Requirements to Sell

New Business Registration.
First and foremost, all new businesses in the state need to complete the RI Business Application and Registration (BAR). Another resource is business.gov, which will take you through the registration process, step by step.

New businesses must also register as a corporation, LLC or sole proprietorship through the RI Secretary of State Office. This way you will be registered with the state.

In most cases, you will need to register your business with the IRS to get an EIN (employer identification number) which you will need for filing taxes, etc. This may depend on the scale of your operation. Visit business.gov for more information on EINs.

Is the food you'll be selling taxable? If you're unsure check with the RI Division of Taxation at (401) 574-8955.

Town Hall / City Hall Requirements.
Each town may have specific vendors licenses. Please check with the town you will be selling in. See contact information for every City Hall in RI.

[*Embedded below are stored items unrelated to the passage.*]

**config.mk**
```make
export PLATFORM = sky130hd
export DESIGN_NAME = aofs_top
export DESIGN_NICKNAME = d
export VERILOG_FILES = /design/src/aofs_pkg.sv /design/src/aofs_top.sv /design/src/aofs_route.sv
export VERILOG_INCLUDE_DIRS = /design/src
export SDC_FILE = /design/constraint.sdc
export NUM_CORES = 1
export LEC_CHECK = 0
export ABC_AREA = 1
export BUFFER_PORTS_ARGS = -buffer_cell sky130_fd_sc_hd__clkbuf_2
export CAP_MARGIN = 40
export CORE_UTILIZATION = 50
export DETAILED_ROUTE_END_ITERATION = 12
export GPL_ROUTABILITY_DRIVEN = 0
export GPL_TIMING_DRIVEN = 0
export PLACE_DENSITY = 0.93
export RECOVER_POWER = 25
export SYNTH_ARGS = -nofsm -noshare
export SYNTH_HDL_FRONTEND = slang
export SYNTH_SLANG_ARGS = --single-unit
```
**constraint.sdc**
```tcl
create_clock -name clk_in -period 3.8 [get_ports clk_in]
set_clock_uncertainty 0.2 [all_clocks]
set_input_delay 0.38 -clock clk_in [delete_from_list [all_inputs] [get_ports clk_in]]
set_output_delay 0.38 -clock clk_in [all_outputs]
set_load 0.01 [all_outputs]
```
===== src/hw/sfr_in_module.sv =====
// Fault reaction for one input module and its channels
`timescale 1ns/1ps
`include "sfr_defs.svh"
module sfr_in_module
   import sfr_pkg::*;
(
   input wire logic clk,
   input wire logic reset,
   input wire logic dual,
   input wire logic [`SFR_IN_CH-1:0] rawIn,
   input wire logic [`SFR_IN_CH-1:0] faultVal,
   input wire logic modFault,
   input wire logic [`SFR_IN_CH-1:0] chHwFault,
   input wire logic [`SFR_IN_CH-1:0] chFieldFault,
   output logic [`SFR_IN_CH-1:0] value,
   output logic [`SFR_IN_CH-1:0] statusBad,
   output logic activeSide,
   output logic [1:0] failedSide,
   output sfr_level_e level
);
   logic [`SFR_IN_CH-1:0] next_value;
   logic [`SFR_IN_CH-1:0] next_statusBad;
   logic next_activeSide;
   logic [1:0] next_failedSide;
   sfr_level_e next_level;

   always_comb begin
      next_statusBad = statusBad;
      next_activeSide = activeSide;
      next_failedSide = failedSide;
      next_level = LVL_NONE;
      if (!dual) begin
         if (modFault) begin
            next_statusBad = {`SFR_IN_CH{1'b1}};
            next_level = LVL_MAJOR;
         end
         if (|(chHwFault | chFieldFault)) begin
            next_statusBad = next_statusBad | chHwFault | chFieldFault;
            next_level = LVL_MAJOR;
         end
      end else begin
         if (|chFieldFault) begin
            next_statusBad = statusBad | chFieldFault;
            next_level = LVL_MAJOR;
         end
         if (modFault || (|(chHwFault & ~chFieldFault))) begin
            // Failed side is marked in the same step as the switch
            next_failedSide[activeSide] = 1'b1;
            next_activeSide = ~activeSide;
            next_level = sfr_worst(next_level, LVL_MINOR);
         end
      end
      // Substitution follows the sticky status, so it holds after the event
      for (int i = 0; i < `SFR_IN_CH; i++) begin
         next_value[i] = next_statusBad[i] ? faultVal[i] : rawIn[i];
      end
   end

   always_ff @(posedge clk) begin
      if (reset) begin
         value <= '0;
         statusBad <= '0;
         activeSide <= 1'b0;
         failedSide <= 2'b00;
         level <= LVL_NONE;
      end else begin
         value <= next_value;
         statusBad <= next_statusBad;
         activeSide <= next_activeSide;
         failedSide <= next_failedSide;
         level <= next_level;
      end
   end
endmodule // sfr_in_module
<file path="config.mk">
export PLATFORM = sky130hd
export DESIGN_NAME = led_string_on_time_regs
export DESIGN_NICKNAME = d
export VERILOG_FILES = /design/src/rtl/led_on_time_pkg.sv /design/src/rtl/i2c_reg_port.sv /design/src/rtl/led_string_on_time_regs.sv
export VERILOG_INCLUDE_DIRS = /design/src /design/src/rtl
export SDC_FILE = /design/constraint.sdc
export NUM_CORES = 1
export LEC_CHECK = 0
export ABC_AREA = 1
export BUFFER_PORTS_ARGS = -buffer_cell sky130_fd_sc_hd__buf_2
export CAP_MARGIN = 0
export CORE_MARGIN = 5
export CORE_UTILIZATION = 55
export DETAILED_ROUTE_END_ITERATION = 10
export PLACE_DENSITY = 0.74
export SYNTH_ARGS = -nofsm -noshare
export SYNTH_HDL_FRONTEND = slang
export SYNTH_SLANG_ARGS = --single-unit
export TNS_END_PERCENT = 100
</file>
<file path="constraint.sdc">
create_clock -name ref_clk -period 2.7 [get_ports ref_clk]
set_input_delay 0.54 -clock ref_clk [delete_from_list [all_inputs] [get_ports ref_clk]]
set_output_delay 0.54 -clock ref_clk [all_outputs]
set_load 0.01 [all_outputs]
</file>
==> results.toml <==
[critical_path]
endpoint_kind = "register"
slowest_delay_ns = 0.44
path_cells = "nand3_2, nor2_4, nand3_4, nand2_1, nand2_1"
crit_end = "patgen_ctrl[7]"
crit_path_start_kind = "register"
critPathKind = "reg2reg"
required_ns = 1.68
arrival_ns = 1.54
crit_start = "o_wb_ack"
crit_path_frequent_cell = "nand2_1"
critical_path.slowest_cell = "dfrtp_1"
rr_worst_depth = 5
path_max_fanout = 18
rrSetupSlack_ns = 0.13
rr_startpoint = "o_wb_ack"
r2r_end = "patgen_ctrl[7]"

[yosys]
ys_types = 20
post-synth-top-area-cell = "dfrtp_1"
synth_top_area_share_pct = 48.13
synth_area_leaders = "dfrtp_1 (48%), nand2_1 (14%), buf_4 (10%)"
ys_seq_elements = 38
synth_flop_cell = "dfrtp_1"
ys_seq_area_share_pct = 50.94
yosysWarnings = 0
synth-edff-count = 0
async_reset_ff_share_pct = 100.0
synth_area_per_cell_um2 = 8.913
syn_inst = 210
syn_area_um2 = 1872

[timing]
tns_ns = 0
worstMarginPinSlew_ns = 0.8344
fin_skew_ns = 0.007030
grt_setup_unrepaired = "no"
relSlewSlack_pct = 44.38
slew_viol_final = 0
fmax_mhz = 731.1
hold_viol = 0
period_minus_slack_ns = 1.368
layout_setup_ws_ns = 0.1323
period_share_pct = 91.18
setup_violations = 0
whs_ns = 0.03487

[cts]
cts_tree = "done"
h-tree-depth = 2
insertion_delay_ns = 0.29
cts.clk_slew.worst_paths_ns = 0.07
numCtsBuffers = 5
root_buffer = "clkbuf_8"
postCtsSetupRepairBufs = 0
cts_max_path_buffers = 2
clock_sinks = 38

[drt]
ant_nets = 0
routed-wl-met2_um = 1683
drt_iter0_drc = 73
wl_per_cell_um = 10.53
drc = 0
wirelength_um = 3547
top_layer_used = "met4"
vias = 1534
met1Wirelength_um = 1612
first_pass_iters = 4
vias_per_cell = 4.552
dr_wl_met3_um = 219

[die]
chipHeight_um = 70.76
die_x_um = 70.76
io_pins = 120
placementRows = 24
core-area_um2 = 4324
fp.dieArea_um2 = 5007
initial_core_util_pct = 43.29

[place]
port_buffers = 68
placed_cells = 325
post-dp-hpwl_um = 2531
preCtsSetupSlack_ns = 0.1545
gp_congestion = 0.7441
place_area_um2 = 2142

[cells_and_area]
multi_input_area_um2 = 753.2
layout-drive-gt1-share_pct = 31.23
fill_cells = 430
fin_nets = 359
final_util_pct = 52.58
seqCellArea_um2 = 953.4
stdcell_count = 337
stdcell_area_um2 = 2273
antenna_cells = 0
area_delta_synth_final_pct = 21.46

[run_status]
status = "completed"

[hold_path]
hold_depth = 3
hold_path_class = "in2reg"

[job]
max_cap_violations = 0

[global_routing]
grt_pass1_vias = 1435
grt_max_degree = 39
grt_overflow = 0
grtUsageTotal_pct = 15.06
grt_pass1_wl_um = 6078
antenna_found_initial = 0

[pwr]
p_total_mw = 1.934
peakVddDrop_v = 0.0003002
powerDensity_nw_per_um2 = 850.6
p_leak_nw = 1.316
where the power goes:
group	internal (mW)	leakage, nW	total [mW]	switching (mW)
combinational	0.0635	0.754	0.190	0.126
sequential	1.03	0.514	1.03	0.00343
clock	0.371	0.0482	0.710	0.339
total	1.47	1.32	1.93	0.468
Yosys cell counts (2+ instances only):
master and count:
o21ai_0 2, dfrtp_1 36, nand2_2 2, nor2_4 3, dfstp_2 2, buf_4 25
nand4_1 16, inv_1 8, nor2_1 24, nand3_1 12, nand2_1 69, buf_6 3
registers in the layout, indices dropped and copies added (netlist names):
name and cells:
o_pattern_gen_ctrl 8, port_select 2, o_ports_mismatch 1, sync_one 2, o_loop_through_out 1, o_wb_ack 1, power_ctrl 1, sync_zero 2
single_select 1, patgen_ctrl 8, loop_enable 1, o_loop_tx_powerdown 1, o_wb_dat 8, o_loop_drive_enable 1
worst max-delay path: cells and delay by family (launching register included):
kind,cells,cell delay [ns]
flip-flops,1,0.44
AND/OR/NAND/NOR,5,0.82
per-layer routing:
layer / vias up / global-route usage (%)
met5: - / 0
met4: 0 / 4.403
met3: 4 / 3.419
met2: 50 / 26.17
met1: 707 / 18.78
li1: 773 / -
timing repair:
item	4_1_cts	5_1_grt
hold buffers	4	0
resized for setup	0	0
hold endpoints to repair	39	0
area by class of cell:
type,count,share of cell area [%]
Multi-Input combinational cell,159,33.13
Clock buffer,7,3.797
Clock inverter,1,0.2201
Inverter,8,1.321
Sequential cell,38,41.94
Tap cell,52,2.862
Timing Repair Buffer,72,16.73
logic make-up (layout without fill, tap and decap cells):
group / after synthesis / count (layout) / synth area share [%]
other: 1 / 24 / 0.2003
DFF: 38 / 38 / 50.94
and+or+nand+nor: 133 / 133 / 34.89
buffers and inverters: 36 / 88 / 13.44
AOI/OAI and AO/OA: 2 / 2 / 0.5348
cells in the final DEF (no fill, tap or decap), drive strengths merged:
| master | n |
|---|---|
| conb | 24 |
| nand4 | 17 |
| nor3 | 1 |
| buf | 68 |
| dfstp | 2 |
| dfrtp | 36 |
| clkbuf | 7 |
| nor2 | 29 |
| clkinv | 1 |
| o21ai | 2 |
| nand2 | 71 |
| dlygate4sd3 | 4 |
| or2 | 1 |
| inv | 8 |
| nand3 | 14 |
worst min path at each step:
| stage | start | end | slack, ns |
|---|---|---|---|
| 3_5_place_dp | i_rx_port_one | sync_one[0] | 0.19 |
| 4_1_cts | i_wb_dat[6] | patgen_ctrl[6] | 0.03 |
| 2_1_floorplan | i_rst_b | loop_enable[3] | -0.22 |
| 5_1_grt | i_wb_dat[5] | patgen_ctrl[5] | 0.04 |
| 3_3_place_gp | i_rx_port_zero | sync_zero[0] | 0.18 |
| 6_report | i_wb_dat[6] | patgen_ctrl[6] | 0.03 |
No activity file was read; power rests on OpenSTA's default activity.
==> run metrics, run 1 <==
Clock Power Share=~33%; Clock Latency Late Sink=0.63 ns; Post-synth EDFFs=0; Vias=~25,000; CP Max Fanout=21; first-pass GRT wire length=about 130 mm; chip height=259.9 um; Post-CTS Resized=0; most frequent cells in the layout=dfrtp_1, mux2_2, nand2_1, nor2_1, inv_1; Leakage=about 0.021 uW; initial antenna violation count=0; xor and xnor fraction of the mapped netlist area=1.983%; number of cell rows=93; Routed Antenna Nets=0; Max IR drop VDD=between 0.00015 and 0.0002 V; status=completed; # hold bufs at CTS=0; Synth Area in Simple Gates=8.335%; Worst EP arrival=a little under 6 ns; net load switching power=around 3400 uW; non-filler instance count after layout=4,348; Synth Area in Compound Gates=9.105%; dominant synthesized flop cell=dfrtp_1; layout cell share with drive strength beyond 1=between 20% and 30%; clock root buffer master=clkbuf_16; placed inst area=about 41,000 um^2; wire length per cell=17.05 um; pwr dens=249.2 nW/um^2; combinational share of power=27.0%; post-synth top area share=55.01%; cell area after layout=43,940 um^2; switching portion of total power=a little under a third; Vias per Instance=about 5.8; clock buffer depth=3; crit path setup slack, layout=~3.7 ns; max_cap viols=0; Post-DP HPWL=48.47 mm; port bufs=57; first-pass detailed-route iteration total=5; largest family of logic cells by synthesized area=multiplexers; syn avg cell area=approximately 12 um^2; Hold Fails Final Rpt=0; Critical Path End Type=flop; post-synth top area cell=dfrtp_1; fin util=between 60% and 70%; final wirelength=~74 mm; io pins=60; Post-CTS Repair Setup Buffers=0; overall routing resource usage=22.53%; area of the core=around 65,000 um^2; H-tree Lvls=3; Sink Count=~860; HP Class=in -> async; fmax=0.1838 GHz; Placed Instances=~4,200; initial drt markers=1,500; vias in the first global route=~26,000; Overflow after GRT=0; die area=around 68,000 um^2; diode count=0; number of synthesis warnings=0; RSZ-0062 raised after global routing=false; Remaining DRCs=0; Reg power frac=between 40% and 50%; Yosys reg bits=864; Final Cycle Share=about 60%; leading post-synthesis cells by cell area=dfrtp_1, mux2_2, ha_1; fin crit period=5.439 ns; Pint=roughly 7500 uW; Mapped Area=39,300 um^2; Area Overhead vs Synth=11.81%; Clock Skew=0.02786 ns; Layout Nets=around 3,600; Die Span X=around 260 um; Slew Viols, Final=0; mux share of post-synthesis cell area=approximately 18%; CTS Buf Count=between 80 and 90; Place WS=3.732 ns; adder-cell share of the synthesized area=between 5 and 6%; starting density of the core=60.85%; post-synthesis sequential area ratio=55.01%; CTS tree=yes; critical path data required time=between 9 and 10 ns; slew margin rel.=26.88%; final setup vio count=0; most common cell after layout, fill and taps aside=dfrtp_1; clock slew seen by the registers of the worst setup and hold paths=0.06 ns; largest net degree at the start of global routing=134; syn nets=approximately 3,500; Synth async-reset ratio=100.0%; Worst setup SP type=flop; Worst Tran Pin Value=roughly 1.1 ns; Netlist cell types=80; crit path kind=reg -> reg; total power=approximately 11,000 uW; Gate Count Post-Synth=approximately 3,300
File: config.mk
export PLATFORM = sky130hd
export DESIGN_NAME = dslas_sequencer
export DESIGN_NICKNAME = d
export VERILOG_FILES = /design/src/common/dslas_pkg.sv /design/src/logic/dslas_act_timer.sv /design/src/logic/dslas_tx_symbol.sv /design/src/logic/dslas_sequencer.sv
export SDC_FILE = /design/constraint.sdc
export NUM_CORES = 1
export LEC_CHECK = 0
export BUFFER_PORTS_ARGS = -buffer_cell sky130_fd_sc_hd__buf_2
export CORE_MARGIN = 2
export CORE_UTILIZATION = 45
export CTS_CLUSTER_SIZE = 40
export DETAILED_ROUTE_END_ITERATION = 10
export GPL_ROUTABILITY_DRIVEN = 0
export GPL_TIMING_DRIVEN = 0
export PLACE_DENSITY = 0.75
export SYNTH_ARGS = -nofsm -noshare
export SYNTH_HDL_FRONTEND = slang
export SYNTH_SLANG_ARGS = --single-unit
File: constraint.sdc
create_clock -name i_clk -period 3.67 [get_ports i_clk]
set_input_delay 0 -clock i_clk [delete_from_list [all_inputs] [get_ports i_clk]]
set_output_delay 0 -clock i_clk [all_outputs]
set_load 0.02 [all_outputs]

RI Department of Health Licenses.
For licensing information and the RI Food Code from the Department of Health visit their website: http://www.health.ri.gov/licenses/food/. Below are direct links to a few that might be of particular interest.

  • Food Peddler application if you are selling meat, dairy or prepared foods.
  • Farm Home Kitchen application if you cook approved foods in your farm kitchen.
  • There may be other licenses required if you handle meat (see below), seafood or operate a mobile food cart. Contact Ernest Julian at the Office of Food Protection at RI Department of Health at (401) 222-2749 or This email address is being protected from spambots. You need JavaScript enabled to view it. if you have questions about which licenses you need.

Meat Producers Retail License.
If you plan to sell farm-raised meat, you will need to apply for a Retail License from the State of Rhode Island. This license will allow you to sell both at the market and at your farm. The Rhode Island Raised Livestock Association (RIRLA)has prepared guides and resources for you in this process, including wholesale permit, contact information for people and procedures.

RIRLA is an organization that has resources for farms raising livestock, no matter how small the farm – their website not only has a wealth of information on licensing but also classified ads, vet listings, classes and workshops for livestock producers, as well as member access to grain discounts and local slaughterhouse slots.

Insurance / Product Liability.
Insurance protects you in the unlikely event that someone gets hurt, sick or injured as the result of an act by you. Many markets require it. You should have proper insurance in place for the types of products that you sell, which include a General or Farm/Business Liability policy. Shop around for a good policy quote!

List your farm online.
This is not a requirement, but as soon as you have all of the appropriate licensing in place, sign on to Farm Fresh Rhode Island and create a profile for your farm! Millions of people search the site each year to find local farms and this listing will start to get the word out about your new operation. On the website you can list the produce you grow, where you are selling, if you have a farmstand, csa, pick your own, etc.